U.S. President Donald Trump has said he believed that the virus emerged from the Wuhan Institute of Virology and Union Minister Nitin Gadkari has stated that SARS-CoV-2 was “man-made and not natural.” However, the expert scientific consensus based on analysing the gene sequences of the virus is that it has evolved naturally.
About 54% said the lockdown “helped overcome” the pandemic and 30% said the lockdown “created problems” including — a fifth of them saying — that they’d lost jobs and earnings and 3% saying that they faced “hunger and starvation.” At 2,80,000 cases on Wednesday, India continues to be on a rising-case trajectory even as the government has announced significant relaxations — from the opening of religious places to allowing malls to reopen — even as the true extent of the infection is still being ascertained by epidemiologists. Seven in 10 said social distancing would only retard the spread of the virus and 18% saying that it would “eradicate” the pandemic.
Scientific Information
“Overall, it appears that scientific information won over superstition and myths regarding the virus, its origin, manner of spread, those who were most susceptible,” Gauhar Raza, formerly Chief Scientist, CSIR-National Institute of Science Communication and Information Resources, and among the authors of the study, told The Hindu, “though it was evident there were vigorous efforts by some media to spread misinformation and pseudo-science.”

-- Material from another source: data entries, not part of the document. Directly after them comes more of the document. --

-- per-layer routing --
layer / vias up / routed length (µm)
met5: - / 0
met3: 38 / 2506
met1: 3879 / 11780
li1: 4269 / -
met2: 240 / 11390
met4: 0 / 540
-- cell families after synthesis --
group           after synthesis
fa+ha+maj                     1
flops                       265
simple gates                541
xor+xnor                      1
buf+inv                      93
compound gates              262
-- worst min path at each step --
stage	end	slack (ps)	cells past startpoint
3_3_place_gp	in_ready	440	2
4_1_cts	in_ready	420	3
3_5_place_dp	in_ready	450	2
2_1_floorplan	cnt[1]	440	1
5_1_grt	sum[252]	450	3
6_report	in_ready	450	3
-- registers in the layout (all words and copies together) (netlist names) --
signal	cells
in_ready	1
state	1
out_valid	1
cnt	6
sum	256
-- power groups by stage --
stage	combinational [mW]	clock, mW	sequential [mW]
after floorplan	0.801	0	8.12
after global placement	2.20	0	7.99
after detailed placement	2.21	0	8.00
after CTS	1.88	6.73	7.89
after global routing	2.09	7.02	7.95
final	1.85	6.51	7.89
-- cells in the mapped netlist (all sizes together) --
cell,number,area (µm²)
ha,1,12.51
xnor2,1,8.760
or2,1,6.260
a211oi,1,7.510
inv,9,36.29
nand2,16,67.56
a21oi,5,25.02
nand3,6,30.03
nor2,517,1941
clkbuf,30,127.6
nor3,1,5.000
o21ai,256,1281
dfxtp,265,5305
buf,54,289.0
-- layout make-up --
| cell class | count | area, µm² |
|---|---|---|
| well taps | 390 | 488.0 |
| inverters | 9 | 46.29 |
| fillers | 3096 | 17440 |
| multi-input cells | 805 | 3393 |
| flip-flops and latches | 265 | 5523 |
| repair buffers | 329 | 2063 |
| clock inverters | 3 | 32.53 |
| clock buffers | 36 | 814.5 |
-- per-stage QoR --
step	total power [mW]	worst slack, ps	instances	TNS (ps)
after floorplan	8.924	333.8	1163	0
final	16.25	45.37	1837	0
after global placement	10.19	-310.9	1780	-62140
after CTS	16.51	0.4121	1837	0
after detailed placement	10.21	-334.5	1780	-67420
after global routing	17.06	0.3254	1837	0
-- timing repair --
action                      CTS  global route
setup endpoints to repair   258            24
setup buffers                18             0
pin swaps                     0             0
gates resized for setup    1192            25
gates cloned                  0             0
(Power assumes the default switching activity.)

In response to a question: ‘Are you afraid of corona infection when you go out?’, 64% said they were afraid and 18% responded they weren’t. This was in the first fortnight of May when lockdown 3.0 was in force.

2,223 respondents

The survey report, Pulse of the Pandemic, interviewed 2,223 respondents and was authored by sociologists Surjit Singh and P.V.S. Kumar, and social activist Leena Dabiru and Raza. The answers were from 1,200 who responded via an online English questionnaire and 500 online in Hindi and around 500 respondents were interviewed in person via paper and pen. Some of these offline results were still being processed.
About 60% of those who responded were recorded from north India and the next highest percentage,18, from western India. Only 6% were from the south and the east — Bengal, Bihar, Odisha and Jharkhand — made up 5%. Six out of 10 who participated were male and 46% of the respondents were 21-40 years and 60% said they were graduates or postgraduates and primarily were in government jobs or worked for a private company. “They represented an urban middle class population of India and a limitation of our study was that it didn’t represent a wider demographic of the country in terms of their perceptions and beliefs regarding COVID-19. This was due to the difficulties in movement due to the lockdown,” said Raza.
The findings were “preliminary” and part of an ongoing investigation to evaluate how scientific information regarding the pandemic was retained over time and whether longer behavioural changes are likely to prevail in the aftermath of the pandemic. The study was supported by the PM Bhargava Foundation and ANHAD, an organisation associated with human rights issues.